- Work to be completed: Below are several records. Retype exactly those lines running from the one with "buffers and inverters,4,0.68" through the one with "family / after", end lines included, and no others.

Stored data entries:
-----
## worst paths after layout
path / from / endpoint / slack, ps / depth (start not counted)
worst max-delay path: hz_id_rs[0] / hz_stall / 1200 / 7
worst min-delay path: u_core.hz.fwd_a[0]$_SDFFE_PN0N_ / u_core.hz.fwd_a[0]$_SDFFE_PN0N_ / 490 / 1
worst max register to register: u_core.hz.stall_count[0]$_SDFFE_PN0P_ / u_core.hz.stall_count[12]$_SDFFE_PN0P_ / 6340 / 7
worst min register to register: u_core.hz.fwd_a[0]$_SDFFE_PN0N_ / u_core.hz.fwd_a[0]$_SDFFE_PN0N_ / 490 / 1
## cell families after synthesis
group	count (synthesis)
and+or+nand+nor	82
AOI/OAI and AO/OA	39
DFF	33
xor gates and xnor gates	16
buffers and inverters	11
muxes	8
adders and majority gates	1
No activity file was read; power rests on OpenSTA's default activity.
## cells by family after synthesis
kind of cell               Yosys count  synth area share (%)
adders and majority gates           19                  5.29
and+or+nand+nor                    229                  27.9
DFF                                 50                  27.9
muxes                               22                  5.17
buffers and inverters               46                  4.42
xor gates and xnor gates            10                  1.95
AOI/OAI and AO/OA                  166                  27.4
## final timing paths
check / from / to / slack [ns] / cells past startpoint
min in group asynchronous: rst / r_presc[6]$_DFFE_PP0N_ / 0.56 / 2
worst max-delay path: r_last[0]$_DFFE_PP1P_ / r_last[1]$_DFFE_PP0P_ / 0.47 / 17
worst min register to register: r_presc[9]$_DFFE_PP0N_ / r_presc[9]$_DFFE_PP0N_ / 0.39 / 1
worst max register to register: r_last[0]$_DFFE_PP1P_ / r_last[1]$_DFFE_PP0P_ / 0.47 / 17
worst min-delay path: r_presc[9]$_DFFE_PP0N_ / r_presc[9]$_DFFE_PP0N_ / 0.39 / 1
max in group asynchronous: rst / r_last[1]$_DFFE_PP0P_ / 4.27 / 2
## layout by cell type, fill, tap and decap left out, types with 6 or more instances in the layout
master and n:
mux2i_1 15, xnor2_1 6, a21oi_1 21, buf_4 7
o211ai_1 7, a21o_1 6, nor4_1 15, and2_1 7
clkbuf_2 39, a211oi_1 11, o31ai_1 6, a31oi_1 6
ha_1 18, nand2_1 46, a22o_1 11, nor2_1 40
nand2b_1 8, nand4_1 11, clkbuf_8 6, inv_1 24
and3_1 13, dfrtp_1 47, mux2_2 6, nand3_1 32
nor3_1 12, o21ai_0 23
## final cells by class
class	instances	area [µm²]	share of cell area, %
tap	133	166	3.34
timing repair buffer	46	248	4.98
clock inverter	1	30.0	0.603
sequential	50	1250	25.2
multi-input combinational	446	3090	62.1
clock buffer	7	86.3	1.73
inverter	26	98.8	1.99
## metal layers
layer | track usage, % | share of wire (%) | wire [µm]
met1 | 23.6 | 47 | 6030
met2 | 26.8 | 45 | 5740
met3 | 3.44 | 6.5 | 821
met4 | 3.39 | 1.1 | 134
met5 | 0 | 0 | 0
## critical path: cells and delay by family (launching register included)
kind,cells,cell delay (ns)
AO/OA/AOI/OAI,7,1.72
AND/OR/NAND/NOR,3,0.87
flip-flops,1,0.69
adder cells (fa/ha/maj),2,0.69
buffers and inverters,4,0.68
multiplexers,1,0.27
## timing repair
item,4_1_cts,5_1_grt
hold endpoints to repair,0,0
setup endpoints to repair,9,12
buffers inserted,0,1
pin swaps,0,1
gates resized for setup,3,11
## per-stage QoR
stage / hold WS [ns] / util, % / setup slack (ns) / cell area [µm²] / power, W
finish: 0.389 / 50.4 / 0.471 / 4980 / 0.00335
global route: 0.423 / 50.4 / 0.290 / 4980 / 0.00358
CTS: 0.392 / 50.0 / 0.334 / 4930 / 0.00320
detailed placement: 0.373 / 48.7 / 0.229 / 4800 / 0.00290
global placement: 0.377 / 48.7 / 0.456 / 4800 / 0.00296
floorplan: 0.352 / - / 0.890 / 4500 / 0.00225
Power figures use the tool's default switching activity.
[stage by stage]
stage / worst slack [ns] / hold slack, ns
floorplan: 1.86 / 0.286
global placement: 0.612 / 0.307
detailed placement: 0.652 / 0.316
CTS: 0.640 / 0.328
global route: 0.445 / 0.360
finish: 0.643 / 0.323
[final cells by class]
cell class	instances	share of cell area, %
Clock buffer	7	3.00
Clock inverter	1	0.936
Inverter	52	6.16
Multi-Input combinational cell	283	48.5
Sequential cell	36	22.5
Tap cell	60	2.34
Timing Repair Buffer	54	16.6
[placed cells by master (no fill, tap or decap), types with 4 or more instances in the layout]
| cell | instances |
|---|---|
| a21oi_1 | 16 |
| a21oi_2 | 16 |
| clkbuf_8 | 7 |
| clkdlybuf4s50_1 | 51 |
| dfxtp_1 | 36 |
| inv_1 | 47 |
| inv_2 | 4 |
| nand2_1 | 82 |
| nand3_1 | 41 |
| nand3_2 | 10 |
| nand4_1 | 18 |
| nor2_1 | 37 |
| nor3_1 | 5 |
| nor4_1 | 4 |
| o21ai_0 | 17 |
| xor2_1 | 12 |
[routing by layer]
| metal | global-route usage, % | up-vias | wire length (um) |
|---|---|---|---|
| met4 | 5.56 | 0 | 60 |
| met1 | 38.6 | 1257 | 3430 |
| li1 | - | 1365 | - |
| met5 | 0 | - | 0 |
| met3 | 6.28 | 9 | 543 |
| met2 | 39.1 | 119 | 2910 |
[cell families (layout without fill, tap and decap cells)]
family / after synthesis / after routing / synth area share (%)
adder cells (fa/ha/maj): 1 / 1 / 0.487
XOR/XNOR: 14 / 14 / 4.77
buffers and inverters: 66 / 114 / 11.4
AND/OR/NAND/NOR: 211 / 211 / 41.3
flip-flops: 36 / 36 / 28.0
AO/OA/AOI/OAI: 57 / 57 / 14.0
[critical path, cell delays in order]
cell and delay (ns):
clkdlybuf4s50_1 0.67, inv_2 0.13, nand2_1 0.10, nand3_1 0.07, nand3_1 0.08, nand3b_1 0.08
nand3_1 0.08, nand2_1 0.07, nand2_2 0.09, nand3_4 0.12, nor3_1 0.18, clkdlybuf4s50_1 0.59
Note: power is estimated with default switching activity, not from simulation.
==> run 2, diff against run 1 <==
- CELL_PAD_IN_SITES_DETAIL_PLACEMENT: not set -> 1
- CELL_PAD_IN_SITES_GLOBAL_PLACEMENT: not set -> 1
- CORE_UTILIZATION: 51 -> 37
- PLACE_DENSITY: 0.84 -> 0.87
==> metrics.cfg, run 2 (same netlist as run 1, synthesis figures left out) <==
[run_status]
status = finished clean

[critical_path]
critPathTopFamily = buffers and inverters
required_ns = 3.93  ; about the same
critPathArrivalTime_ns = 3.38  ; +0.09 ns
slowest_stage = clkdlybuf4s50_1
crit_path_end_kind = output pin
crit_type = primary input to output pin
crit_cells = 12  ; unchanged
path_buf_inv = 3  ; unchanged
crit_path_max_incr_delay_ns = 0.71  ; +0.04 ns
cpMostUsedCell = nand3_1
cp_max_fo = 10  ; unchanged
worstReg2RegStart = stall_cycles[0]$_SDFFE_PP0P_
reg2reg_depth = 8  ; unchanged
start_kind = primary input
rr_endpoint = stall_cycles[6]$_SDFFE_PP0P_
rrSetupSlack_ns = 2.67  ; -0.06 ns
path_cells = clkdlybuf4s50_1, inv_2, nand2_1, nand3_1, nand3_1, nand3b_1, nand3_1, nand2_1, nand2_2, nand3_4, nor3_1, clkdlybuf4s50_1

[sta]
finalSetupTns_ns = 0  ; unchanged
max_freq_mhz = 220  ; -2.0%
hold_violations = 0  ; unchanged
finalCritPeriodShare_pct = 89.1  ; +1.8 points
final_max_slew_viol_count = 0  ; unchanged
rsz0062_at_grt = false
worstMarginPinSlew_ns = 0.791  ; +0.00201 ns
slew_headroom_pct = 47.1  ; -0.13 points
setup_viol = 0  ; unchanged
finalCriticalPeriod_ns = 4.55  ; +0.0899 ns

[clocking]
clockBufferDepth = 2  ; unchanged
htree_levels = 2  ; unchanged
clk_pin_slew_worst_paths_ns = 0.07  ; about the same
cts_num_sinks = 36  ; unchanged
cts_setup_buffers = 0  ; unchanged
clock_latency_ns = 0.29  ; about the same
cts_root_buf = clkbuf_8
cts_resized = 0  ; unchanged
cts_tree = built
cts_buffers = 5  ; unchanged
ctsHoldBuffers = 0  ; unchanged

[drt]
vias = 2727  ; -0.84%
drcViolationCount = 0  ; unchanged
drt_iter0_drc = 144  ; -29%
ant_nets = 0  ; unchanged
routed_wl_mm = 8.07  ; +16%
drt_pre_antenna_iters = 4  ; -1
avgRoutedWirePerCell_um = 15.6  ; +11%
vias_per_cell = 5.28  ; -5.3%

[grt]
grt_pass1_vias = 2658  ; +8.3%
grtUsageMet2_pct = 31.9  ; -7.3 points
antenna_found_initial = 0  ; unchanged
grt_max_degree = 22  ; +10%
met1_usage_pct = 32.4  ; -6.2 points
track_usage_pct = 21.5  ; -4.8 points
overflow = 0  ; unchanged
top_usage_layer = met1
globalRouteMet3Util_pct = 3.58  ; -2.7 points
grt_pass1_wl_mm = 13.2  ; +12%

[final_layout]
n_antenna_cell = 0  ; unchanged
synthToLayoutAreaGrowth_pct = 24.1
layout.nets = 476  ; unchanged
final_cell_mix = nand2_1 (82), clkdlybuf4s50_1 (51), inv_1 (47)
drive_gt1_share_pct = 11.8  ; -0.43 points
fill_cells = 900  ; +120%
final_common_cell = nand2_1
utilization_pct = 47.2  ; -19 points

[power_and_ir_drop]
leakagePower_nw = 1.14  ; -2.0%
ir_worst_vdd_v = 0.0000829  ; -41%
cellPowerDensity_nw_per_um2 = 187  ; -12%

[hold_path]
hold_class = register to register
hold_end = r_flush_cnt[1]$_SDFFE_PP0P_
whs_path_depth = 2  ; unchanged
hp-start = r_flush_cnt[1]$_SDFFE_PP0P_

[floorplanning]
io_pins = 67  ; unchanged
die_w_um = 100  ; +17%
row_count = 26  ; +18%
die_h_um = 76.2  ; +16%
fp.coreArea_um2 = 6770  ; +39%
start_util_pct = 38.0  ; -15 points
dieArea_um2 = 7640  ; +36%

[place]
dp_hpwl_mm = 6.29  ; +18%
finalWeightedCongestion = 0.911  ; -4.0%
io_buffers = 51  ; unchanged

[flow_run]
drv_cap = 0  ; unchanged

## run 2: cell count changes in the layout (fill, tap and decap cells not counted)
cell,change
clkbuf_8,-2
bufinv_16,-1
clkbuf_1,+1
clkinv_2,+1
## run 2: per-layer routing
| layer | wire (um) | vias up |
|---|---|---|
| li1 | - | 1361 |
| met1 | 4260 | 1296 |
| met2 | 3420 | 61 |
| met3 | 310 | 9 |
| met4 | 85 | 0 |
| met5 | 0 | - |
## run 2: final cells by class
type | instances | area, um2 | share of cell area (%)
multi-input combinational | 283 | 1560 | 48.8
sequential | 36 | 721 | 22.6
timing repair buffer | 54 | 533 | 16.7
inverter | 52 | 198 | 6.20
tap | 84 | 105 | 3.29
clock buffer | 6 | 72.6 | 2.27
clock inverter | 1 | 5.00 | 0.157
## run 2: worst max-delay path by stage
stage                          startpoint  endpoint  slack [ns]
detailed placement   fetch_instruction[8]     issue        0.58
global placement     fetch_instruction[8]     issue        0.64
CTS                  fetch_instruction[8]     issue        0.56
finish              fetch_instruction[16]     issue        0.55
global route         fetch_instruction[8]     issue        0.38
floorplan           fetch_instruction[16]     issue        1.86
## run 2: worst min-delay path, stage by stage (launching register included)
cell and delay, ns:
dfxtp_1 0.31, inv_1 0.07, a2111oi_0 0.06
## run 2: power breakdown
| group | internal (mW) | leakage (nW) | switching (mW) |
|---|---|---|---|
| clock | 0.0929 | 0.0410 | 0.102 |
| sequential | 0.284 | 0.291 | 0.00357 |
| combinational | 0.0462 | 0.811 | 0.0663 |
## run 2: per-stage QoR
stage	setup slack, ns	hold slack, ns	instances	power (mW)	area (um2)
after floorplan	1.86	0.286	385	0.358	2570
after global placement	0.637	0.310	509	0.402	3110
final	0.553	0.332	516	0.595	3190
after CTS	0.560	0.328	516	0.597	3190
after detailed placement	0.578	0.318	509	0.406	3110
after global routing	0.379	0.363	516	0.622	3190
-----
- Response to this exercise:
buffers and inverters,4,0.68
multiplexers,1,0.27
## timing repair
item,4_1_cts,5_1_grt
hold endpoints to repair,0,0
setup endpoints to repair,9,12
buffers inserted,0,1
pin swaps,0,1
gates resized for setup,3,11
## per-stage QoR
stage / hold WS [ns] / util, % / setup slack (ns) / cell area [µm²] / power, W
finish: 0.389 / 50.4 / 0.471 / 4980 / 0.00335
global route: 0.423 / 50.4 / 0.290 / 4980 / 0.00358
CTS: 0.392 / 50.0 / 0.334 / 4930 / 0.00320
detailed placement: 0.373 / 48.7 / 0.229 / 4800 / 0.00290
global placement: 0.377 / 48.7 / 0.456 / 4800 / 0.00296
floorplan: 0.352 / - / 0.890 / 4500 / 0.00225
Power figures use the tool's default switching activity.
[stage by stage]
stage / worst slack [ns] / hold slack, ns
floorplan: 1.86 / 0.286
global placement: 0.612 / 0.307
detailed placement: 0.652 / 0.316
CTS: 0.640 / 0.328
global route: 0.445 / 0.360
finish: 0.643 / 0.323
[final cells by class]
cell class	instances	share of cell area, %
Clock buffer	7	3.00
Clock inverter	1	0.936
Inverter	52	6.16
Multi-Input combinational cell	283	48.5
Sequential cell	36	22.5
Tap cell	60	2.34
Timing Repair Buffer	54	16.6
[placed cells by master (no fill, tap or decap), types with 4 or more instances in the layout]
| cell | instances |
|---|---|
| a21oi_1 | 16 |
| a21oi_2 | 16 |
| clkbuf_8 | 7 |
| clkdlybuf4s50_1 | 51 |
| dfxtp_1 | 36 |
| inv_1 | 47 |
| inv_2 | 4 |
| nand2_1 | 82 |
| nand3_1 | 41 |
| nand3_2 | 10 |
| nand4_1 | 18 |
| nor2_1 | 37 |
| nor3_1 | 5 |
| nor4_1 | 4 |
| o21ai_0 | 17 |
| xor2_1 | 12 |
[routing by layer]
| metal | global-route usage, % | up-vias | wire length (um) |
|---|---|---|---|
| met4 | 5.56 | 0 | 60 |
| met1 | 38.6 | 1257 | 3430 |
| li1 | - | 1365 | - |
| met5 | 0 | - | 0 |
| met3 | 6.28 | 9 | 543 |
| met2 | 39.1 | 119 | 2910 |
[cell families (layout without fill, tap and decap cells)]
family / after synthesis / after routing / synth area share (%)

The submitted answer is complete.